È che mi giova, olimè, ch’io dell’umane
Sembianze spogli e di ferine cuoja
Stringa chi nulla, fuor che nell’aspetto,
Dissimigliante è dalle fere? Eccelsa
Virtù davvero inchinar capi indegni
Di mirar la tua faccia, etereo Sole!
Gloria sublime e invidíabil dote
Di setole innasprir, coprir di velli
Chi di pecora vile e di sannuto
Verro ha costume, e tal vive tra’ suoi
Che un grufolante gregge onta ne avrebbe!

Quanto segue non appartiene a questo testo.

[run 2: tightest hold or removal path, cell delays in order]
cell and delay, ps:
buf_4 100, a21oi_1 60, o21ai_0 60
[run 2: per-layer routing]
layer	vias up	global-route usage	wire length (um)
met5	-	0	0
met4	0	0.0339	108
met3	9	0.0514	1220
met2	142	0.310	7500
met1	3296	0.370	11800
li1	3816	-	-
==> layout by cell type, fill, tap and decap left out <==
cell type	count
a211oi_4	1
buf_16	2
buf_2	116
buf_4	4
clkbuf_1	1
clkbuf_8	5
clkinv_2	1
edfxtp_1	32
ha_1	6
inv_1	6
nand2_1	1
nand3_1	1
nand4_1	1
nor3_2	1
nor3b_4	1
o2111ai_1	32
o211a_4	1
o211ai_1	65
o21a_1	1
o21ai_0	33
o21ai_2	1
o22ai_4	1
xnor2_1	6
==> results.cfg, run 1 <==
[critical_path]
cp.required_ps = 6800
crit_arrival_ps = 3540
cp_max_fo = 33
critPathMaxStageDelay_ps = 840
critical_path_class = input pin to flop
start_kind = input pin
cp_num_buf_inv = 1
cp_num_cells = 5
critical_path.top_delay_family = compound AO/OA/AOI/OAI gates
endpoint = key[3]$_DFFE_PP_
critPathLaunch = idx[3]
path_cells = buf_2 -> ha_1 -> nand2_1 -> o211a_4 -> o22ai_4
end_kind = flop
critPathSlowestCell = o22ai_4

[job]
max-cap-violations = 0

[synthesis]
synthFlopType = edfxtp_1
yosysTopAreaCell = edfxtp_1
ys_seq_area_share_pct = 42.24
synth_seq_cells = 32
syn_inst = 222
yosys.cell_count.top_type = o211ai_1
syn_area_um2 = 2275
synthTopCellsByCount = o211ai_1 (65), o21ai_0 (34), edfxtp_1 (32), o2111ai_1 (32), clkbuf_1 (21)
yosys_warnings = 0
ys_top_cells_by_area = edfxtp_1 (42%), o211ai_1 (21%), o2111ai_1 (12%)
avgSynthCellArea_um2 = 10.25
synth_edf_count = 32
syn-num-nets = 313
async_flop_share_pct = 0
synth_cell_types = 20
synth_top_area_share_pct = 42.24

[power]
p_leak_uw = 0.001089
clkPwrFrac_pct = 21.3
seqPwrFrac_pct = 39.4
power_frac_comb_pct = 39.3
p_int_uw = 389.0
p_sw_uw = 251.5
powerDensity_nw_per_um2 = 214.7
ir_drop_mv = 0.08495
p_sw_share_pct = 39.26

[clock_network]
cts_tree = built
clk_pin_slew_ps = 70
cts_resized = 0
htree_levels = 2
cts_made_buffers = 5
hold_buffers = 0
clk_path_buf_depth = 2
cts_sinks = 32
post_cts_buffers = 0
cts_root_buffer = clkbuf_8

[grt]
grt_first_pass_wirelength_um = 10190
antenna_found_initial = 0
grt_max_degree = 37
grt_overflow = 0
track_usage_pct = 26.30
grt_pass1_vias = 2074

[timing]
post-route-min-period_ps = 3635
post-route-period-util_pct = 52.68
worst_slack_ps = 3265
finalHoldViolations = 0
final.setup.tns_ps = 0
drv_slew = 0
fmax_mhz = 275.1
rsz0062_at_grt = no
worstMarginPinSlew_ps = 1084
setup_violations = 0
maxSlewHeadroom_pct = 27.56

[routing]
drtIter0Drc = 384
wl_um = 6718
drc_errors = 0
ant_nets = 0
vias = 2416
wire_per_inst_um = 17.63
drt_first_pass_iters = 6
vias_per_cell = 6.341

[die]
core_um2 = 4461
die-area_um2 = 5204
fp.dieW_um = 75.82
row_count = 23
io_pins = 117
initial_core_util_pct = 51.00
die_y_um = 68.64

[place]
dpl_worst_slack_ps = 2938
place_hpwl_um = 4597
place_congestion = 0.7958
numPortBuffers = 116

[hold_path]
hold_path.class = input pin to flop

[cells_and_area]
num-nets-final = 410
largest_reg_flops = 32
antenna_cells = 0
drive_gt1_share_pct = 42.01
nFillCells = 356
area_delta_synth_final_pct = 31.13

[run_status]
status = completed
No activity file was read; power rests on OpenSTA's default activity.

Qual vittoria e qual pro? Le stalle, i boschi
E l’onde e l’aria di sì fatti servi
Io potessi gremir, quale al mio nome
Incremento verrebbe e all’esser mio?
Regni su plebi inconscienti e cose
Di lume orbe il mortal, cui spremer sangue
Ad impinguar sue polpe inerti è assai:
Bruto su bruti, altro a me vuolsi; e voi,
Se ingrata affatto non vi son, più degno
Scettro alla figlia apparecchiar dovreste.
Nè d’atro canto alla ferina sorte
Legar con bieca incantagion vorrei,
(O Sol che tutto vedi, entro mi leggi)
Chi di cor puro e di versuta mente,
S’altro in terra ne viva a costui pari,
Ch’io non so dir se per mio mal conobbi,
Privilegiato è dagli Dei cotanto
Che di gloria celeste il mondo alluma.
Del, come io dea trepida vissi a questo
Gramo tiglinolo di Laerte, gramo
Pe ’l viver suo, pe’ suoi travagli tanti,
Pe’ disfatti compagni e la remota
Sposa e il trono deserto; a un dio conforme,
Se al molteplice ingegno, al braccio invitto
È al cor maggiore alla fortuna io miri!
Dacchè l’intesi favellar, con vostra
Pace, o divini genitori, il dico,
Del mio potere ebbi dispetto; vuote
Restâr le coppe incantatrici, e sdegno
Provai non pur di quanti avean le ingorde
Fauci al maligno beveraggio aperte,
Ma dell’arte mia torva, onde sì vili
E sì vani al mio stato eran gli effetti.
Da quell’ora una brama il cor m’accese
Orgogliosa, il confesso, è però degna
Di me che nasco da cui tutto avviva:
Brama che cieca alimentai nel petto,
Finchè meco l’altéro ospite visse,
E ch’or feroce al suo partir prorompe,
E di lui mi tien luogo. Oh! se immortali
Giorni e virtù di trasformar mi dèste
Chi di pane si nutre, or fate, angusti
Parenti miei, che in meglio sempre io cangi
L’umana vita, e negli usati aspetti,
Quali ha costui che tramutommi il core,
Nobili sensi e virtù nova infonda!
Troppo d’insani mugolj turbate
Suonâr queste lucenti aule, che voi
M’edificaste e in cui tremata io vivo
Molto ad altrui, poco a me stessa in pregio;
Troppo su cori imbestíati ottenni
Facil vittoria e tracotati imperi:
Età nova incominci. E se lui cresce
Di Palla Atena egidarmata il senno,
Tal per incanto mio viva una gente,
Che in parte almeno a lui somigli, a il mio
Regno munisca e la mia gloria attesti!
Così, l’ordito interrompendo, al Sole
Pregò la dea dalle crespute chiome.
Ammontate grugnían presso a’ capaci
Stabbj le nere torme; alla crescente
Sera il mare ridea; ma la risposta,
S’una mai n’ebbe la volubil diva,
Fu dall’orecchio de’ mortali esclusa.